In the last decade Roma in Central and East European countries have been subjected to one or more forms of exclusion, until the very limit of survival. They have been excluded from citizenship and residence rights, transformed into economic outcastes by being systematical fired and almost never re-employed, and subjected to devastating educational exclusion techniques. In the recent years, as a result of social protection and health system reforms they are also excluded from safety nets. The combination between all these forms of exclusion have resulted in evictions, excessive debts, sickness, and despair. In some places in the post-communist countries (e.g. in Eastern Slovakia) there are communities whose contact with the rest of the society ceased to exist or has been reduced to almost nothing.
State authorities frequently mention the poverty of the countries and/or the generosity of social welfare systems. The rapid increase of the Roma population is presented as a threat to the stability of the social assistance schemes. Mass media has constructed an image of rich Roma who are systematically abusing the system. Statistics showing that in each and every one of the Central and East European countries Roma are the poorest of the poor and that majority of them live under the subsistence level are mocked or ignored. Widespread prejudice passed from the sentence “many Roma are indigent” to “many Roma live on social benefits” just to conclude: “if so many Roma live on benefits, that means that they are abusing the system.”
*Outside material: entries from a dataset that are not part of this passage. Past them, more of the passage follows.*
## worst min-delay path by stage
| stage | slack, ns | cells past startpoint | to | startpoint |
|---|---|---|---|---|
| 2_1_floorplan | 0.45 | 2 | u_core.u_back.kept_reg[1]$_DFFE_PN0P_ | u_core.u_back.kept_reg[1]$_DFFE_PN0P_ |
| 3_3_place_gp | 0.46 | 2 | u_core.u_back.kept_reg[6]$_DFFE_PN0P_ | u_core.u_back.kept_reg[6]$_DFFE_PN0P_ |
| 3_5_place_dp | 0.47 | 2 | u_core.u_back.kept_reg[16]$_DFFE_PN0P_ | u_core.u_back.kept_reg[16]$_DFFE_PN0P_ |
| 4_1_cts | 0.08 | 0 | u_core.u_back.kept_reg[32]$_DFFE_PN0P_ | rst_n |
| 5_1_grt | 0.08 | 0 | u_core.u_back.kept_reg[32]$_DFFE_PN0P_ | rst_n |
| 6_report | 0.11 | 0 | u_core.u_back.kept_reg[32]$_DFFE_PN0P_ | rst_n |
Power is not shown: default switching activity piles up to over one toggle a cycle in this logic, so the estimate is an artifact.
[config.mk]
export PLATFORM = sky130hd
export DESIGN_NAME = timed_color_fade_cloud_dimmer_top
export DESIGN_NICKNAME = d
export VERILOG_FILES = /design/src/design/tcfcd_pkg.sv /design/src/design/tcfcd_div.sv /design/src/design/tcfcd_front.sv /design/src/design/tcfcd_back.sv /design/src/design/timed_color_fade_cloud_dimmer_top.sv
export SDC_FILE = /design/constraint.sdc
export NUM_CORES = 2
export LEC_CHECK = 0
export BUFFER_PORTS_ARGS = -buffer_cell sky130_fd_sc_hd__clkbuf_2
export CAP_MARGIN = 15
export CORE_MARGIN = 2
export CORE_UTILIZATION = 30
export CTS_CLUSTER_DIAMETER = 150
export DETAILED_ROUTE_END_ITERATION = 10
export HOLD_SLACK_MARGIN = 0.05
export PLACE_DENSITY = 0.5
export SKIP_CTS_REPAIR_TIMING = 1
export SYNTH_ARGS = -nofsm -noshare
export SYNTH_HDL_FRONTEND = slang
export SYNTH_SLANG_ARGS = --single-unit
export TNS_END_PERCENT = 50
[constraint.sdc]
create_clock -name clk -period 35.9 [get_ports clk]
set_input_delay 5.385 -clock clk [delete_from_list [all_inputs] [get_ports clk]]
set_output_delay 5.385 -clock clk [all_outputs]
set_load 0.005 [all_outputs]
## src/hdl/vfc_pkg.sv

```systemverilog
// shared types and constants for the voxel face culler
// no dependencies; used by vfc_ctrl, vfc_dpath and voxel_face_culler_core
`default_nettype none

package vfc_pkg;

   localparam int COORD_W = 5;
   localparam int EXT_W   = 7;
   localparam int THR_W   = 5;
   localparam int MASK_W  = 6;
   localparam int MAT_W   = 2;
   localparam int CSR_IDX_W = 2;

   localparam logic [CSR_IDX_W-1:0] CSR_WATER_TOP = 2'd0;
   localparam logic [CSR_IDX_W-1:0] CSR_GRASS_TOP = 2'd1;
   localparam logic [CSR_IDX_W-1:0] CSR_DIRT_TOP  = 2'd2;

   localparam logic [THR_W-1:0] WATER_TOP_RST = 5'd10;
   localparam logic [THR_W-1:0] GRASS_TOP_RST = 5'd13;
   localparam logic [THR_W-1:0] DIRT_TOP_RST  = 5'd20;

   localparam logic [MAT_W-1:0] MAT_DIRT  = 2'd0;
   localparam logic [MAT_W-1:0] MAT_WATER = 2'd1;
   localparam logic [MAT_W-1:0] MAT_GRASS = 2'd2;
   localparam logic [MAT_W-1:0] MAT_SNOW  = 2'd3;

   localparam logic MODE_WRITE = 1'b0;
   localparam logic MODE_QUERY = 1'b1;

   // which row of the store a read fetches
   typedef enum logic [2:0] {
      ROW_CENTER = 3'd0,
      ROW_YM     = 3'd1,
      ROW_YP     = 3'd2,
      ROW_ZM     = 3'd3,
      ROW_ZP     = 3'd4
   } vfc_row_type;

   typedef struct packed {
      logic        load_req;
      logic        clr_step;
      logic        rd_en;
      vfc_row_type rd_sel;
      logic        wr_back;
      logic        load_rsp;
   } vfc_cmd_type;

   typedef struct packed {
      logic clr_last;
      logic rsp_free;
   } vfc_sts_type;

endpackage

`default_nettype wire

```

## src/hdl/vfc_ctrl.sv

```systemverilog
// sequencer for the voxel face culler: clear pass, write and query sequences
// depends on vfc_pkg
`default_nettype none

module vfc_ctrl (
   input  wire logic                 clock,
   input  wire logic                 reset,
   input  wire logic                 req_valid,
   input  wire logic                 req_mode,
   output logic                      req_stall,
   output vfc_pkg::vfc_cmd_type      cmd,
   input  wire vfc_pkg::vfc_sts_type sts
);
   import vfc_pkg::*;

   typedef enum logic [6:0] {
      ST_CLEAR = 7'b0000001,
      ST_IDLE  = 7'b0000010,
      ST_WR_RD = 7'b0000100,
      ST_WR_WB = 7'b0001000,
      ST_Q_RD  = 7'b0010000,
      ST_Q_CAP = 7'b0100000,
      ST_Q_FIN = 7'b1000000
   } vfc_state_type;

   vfc_state_type state_ff, state_in;
   vfc_row_type   sel_ff, sel_in;

   always_ff @(posedge clock) begin
      if (reset) begin
         state_ff <= ST_CLEAR;
         sel_ff   <= ROW_CENTER;
      end else begin
         state_ff <= state_in;
         sel_ff   <= sel_in;
      end
   end

   always_comb begin
      state_in     = state_ff;
      sel_in       = sel_ff;
      cmd          = '0;
      cmd.rd_sel   = ROW_CENTER;
      req_stall    = 1'b1;
      unique case (state_ff)
         ST_CLEAR: begin
            cmd.clr_step = 1'b1;
            if (sts.clr_last) begin
               state_in = ST_IDLE;
            end
         end
         ST_IDLE: begin
            req_stall = 1'b0;
            sel_in    = ROW_CENTER;
            if (req_valid) begin
               cmd.load_req = 1'b1;
               state_in     = (req_mode == MODE_QUERY) ? ST_Q_RD : ST_WR_RD;
            end
         end
         ST_WR_RD: begin
            cmd.rd_en = 1'b1;
            state_in  = ST_WR_WB;
         end
         ST_WR_WB: begin
            cmd.wr_back = 1'b1;
            state_in    = ST_IDLE;
         end
         ST_Q_RD: begin
            cmd.rd_en  = 1'b1;
            cmd.rd_sel = sel_ff;
            unique case (sel_ff)
               ROW_CENTER: sel_in = ROW_YM;
               ROW_YM:     sel_in = ROW_YP;
               ROW_YP:     sel_in = ROW_ZM;
               ROW_ZM:     sel_in = ROW_ZP;
               default: begin
                  sel_in   = ROW_CENTER;
                  state_in = ST_Q_CAP;
               end
            endcase
         end
         ST_Q_CAP: begin
            state_in = ST_Q_FIN;
         end
         ST_Q_FIN: begin
            if (sts.rsp_free) begin
               cmd.load_rsp = 1'b1;
               state_in     = ST_IDLE;
            end
         end
         default: begin
            state_in = ST_IDLE;
         end
      endcase
   end

endmodule

`default_nettype wire

```
`config.mk`:
```
export PLATFORM = sky130hd
export DESIGN_NAME = partition_block_classifier_flat
export DESIGN_NICKNAME = d
export VERILOG_FILES = /design/src/sv/pbc_pkg.sv /design/src/sv/pbc_if.sv /design/src/sv/pbc_accum.sv /design/src/sv/pbc_finalize.sv /design/src/sv/partition_block_classifier.sv /design/src/flat_wrapper.sv
export SDC_FILE = /design/constraint.sdc
export NUM_CORES = 2
export LEC_CHECK = 0
export BUFFER_PORTS_ARGS = -buffer_cell sky130_fd_sc_hd__buf_2
export CAP_MARGIN = 20
export CORE_MARGIN = 2
export CORE_UTILIZATION = 60
export CTS_CLUSTER_SIZE = 24
export DETAILED_ROUTE_END_ITERATION = 10
export GPL_TIMING_DRIVEN = 0
export PLACE_DENSITY = 0.86
export SLEW_MARGIN = 20
export SYNTH_ARGS = -nofsm -noshare
export SYNTH_HDL_FRONTEND = slang
export SYNTH_HIERARCHICAL = 1
export SYNTH_SLANG_ARGS = --single-unit
```
`constraint.sdc`:
```
create_clock -name clk -period 21.1 [get_ports clk]
set_clock_uncertainty 0.1 [all_clocks]
set_input_delay 2.11 -clock clk [delete_from_list [all_inputs] [get_ports clk]]
set_output_delay 2.11 -clock clk [all_outputs]
set_load 0.01 [all_outputs]
```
On the other hand, some voices of the Roma elite, in an understandable attempt to defend the dignity of the long-time unemployed, tried to downplay social protection topics and to place emphasis on integration in the labor market strategies. They criticized some social policies in the region, especially the Czech and the Slovak ones -- as “patronizing,” passive, creating dependence and de-motivating Roma to work. The message was “Roma do not want social assistance, they want to work” a message intended to oppose the majority’s idea that Roma prefer to be unemployed. Under these circumstances, the debate on social protection have often missed the point, wasting time with futile questions such as whether Roma like or not to work - (as if this was an ethnic feature) whether they want social benefits or jobs (as if there was a generalized answer at group level). Truly important topics such as the impact of social protection reforms, policy changes, newly adopted legislation on Roma lives, or their equal access to the resources offered by the system have are overlooked.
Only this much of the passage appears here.